**Task statement:** From the entries below, copy out every line with "dclk" in it.

Records from a data collection:
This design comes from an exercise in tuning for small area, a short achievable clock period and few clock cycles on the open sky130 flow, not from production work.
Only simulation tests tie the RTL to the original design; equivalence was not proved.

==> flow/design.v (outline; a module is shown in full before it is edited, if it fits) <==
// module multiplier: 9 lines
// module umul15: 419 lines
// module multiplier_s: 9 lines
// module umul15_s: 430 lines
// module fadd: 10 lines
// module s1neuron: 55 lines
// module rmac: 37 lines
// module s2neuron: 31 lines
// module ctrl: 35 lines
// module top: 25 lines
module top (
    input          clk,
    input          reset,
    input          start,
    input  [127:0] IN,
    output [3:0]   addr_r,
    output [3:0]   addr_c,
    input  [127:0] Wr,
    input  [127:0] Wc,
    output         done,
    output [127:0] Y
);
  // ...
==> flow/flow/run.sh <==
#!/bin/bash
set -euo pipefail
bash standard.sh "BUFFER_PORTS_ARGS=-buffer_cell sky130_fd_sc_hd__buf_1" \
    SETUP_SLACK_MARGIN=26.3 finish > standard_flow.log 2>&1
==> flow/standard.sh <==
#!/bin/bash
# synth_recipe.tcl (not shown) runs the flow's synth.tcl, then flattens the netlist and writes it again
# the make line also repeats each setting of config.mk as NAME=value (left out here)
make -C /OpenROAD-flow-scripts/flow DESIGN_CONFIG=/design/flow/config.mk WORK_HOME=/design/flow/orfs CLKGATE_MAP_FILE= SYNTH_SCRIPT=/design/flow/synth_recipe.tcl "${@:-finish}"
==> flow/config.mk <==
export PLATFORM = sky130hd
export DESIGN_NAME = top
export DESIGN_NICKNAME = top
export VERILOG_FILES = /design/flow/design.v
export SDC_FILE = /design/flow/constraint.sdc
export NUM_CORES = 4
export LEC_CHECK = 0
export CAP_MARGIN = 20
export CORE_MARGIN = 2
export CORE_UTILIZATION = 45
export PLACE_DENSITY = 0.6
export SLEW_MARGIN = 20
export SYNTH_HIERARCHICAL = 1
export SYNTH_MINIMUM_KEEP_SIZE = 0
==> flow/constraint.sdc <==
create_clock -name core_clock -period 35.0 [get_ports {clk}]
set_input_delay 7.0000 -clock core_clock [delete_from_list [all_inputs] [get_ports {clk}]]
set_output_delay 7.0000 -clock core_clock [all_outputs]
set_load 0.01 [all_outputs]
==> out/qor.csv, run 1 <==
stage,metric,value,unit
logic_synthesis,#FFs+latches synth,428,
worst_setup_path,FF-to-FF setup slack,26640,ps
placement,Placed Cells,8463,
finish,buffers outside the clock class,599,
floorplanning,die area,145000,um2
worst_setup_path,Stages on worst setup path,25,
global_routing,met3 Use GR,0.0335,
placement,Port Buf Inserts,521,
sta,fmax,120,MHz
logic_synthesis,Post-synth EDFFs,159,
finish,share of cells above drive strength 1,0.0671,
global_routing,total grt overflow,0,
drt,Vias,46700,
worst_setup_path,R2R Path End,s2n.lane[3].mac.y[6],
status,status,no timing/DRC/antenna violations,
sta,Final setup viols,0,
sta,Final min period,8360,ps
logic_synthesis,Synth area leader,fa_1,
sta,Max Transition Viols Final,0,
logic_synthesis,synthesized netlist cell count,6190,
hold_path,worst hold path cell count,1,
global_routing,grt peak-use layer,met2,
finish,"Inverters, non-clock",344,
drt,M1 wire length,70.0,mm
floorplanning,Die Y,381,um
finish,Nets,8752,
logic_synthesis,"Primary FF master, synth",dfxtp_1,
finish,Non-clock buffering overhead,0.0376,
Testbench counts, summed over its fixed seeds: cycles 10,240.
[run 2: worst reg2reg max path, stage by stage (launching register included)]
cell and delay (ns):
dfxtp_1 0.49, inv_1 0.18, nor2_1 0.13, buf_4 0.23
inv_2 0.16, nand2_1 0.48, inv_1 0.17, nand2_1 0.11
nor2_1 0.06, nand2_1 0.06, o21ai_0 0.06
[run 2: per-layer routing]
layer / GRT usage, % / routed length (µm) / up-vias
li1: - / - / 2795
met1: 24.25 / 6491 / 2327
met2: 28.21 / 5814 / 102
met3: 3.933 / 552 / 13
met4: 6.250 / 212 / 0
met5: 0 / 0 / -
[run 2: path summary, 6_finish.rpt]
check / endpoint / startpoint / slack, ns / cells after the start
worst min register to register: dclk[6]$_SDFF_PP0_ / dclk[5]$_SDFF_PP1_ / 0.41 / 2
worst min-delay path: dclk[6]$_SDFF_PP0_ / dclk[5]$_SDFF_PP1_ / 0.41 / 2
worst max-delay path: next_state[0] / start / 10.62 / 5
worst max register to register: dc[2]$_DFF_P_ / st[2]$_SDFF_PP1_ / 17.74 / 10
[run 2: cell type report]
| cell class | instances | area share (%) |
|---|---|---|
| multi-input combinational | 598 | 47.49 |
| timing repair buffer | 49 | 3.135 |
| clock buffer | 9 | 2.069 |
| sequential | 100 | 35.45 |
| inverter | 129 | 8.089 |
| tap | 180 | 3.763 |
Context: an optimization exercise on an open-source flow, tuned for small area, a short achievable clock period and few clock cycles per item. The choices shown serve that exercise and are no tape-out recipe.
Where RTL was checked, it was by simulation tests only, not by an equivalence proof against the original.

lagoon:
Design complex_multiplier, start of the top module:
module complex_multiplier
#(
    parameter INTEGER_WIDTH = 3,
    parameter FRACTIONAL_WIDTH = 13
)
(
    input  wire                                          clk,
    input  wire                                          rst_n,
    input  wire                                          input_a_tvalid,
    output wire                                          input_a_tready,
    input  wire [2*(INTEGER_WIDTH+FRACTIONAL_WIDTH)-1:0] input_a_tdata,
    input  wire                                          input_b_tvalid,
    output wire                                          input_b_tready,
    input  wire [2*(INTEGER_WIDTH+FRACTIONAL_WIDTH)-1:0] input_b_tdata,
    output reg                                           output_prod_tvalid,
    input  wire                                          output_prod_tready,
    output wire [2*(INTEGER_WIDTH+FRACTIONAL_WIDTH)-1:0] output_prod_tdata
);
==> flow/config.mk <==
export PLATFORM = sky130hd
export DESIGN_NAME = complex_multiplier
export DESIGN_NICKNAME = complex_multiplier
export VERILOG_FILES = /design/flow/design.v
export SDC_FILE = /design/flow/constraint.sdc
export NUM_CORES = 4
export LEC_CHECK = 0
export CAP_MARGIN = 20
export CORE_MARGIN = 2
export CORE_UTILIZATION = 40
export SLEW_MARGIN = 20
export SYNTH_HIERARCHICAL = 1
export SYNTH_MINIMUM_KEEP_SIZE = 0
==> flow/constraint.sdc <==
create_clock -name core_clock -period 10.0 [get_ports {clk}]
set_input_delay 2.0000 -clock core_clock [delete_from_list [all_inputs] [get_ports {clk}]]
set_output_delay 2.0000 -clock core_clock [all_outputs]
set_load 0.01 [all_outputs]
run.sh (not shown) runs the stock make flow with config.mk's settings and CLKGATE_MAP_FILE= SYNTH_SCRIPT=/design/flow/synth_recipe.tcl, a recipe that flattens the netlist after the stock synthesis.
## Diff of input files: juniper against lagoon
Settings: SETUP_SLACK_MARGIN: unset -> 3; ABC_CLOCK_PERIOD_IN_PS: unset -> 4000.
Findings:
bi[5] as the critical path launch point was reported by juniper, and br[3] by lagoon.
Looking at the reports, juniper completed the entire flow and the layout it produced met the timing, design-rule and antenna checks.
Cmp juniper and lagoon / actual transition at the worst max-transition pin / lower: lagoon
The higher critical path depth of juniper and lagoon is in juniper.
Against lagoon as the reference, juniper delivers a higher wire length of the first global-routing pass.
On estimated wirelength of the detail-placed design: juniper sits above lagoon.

**Exercise result:**
worst min register to register: dclk[6]$_SDFF_PP0_ / dclk[5]$_SDFF_PP1_ / 0.41 / 2
worst min-delay path: dclk[6]$_SDFF_PP0_ / dclk[5]$_SDFF_PP1_ / 0.41 / 2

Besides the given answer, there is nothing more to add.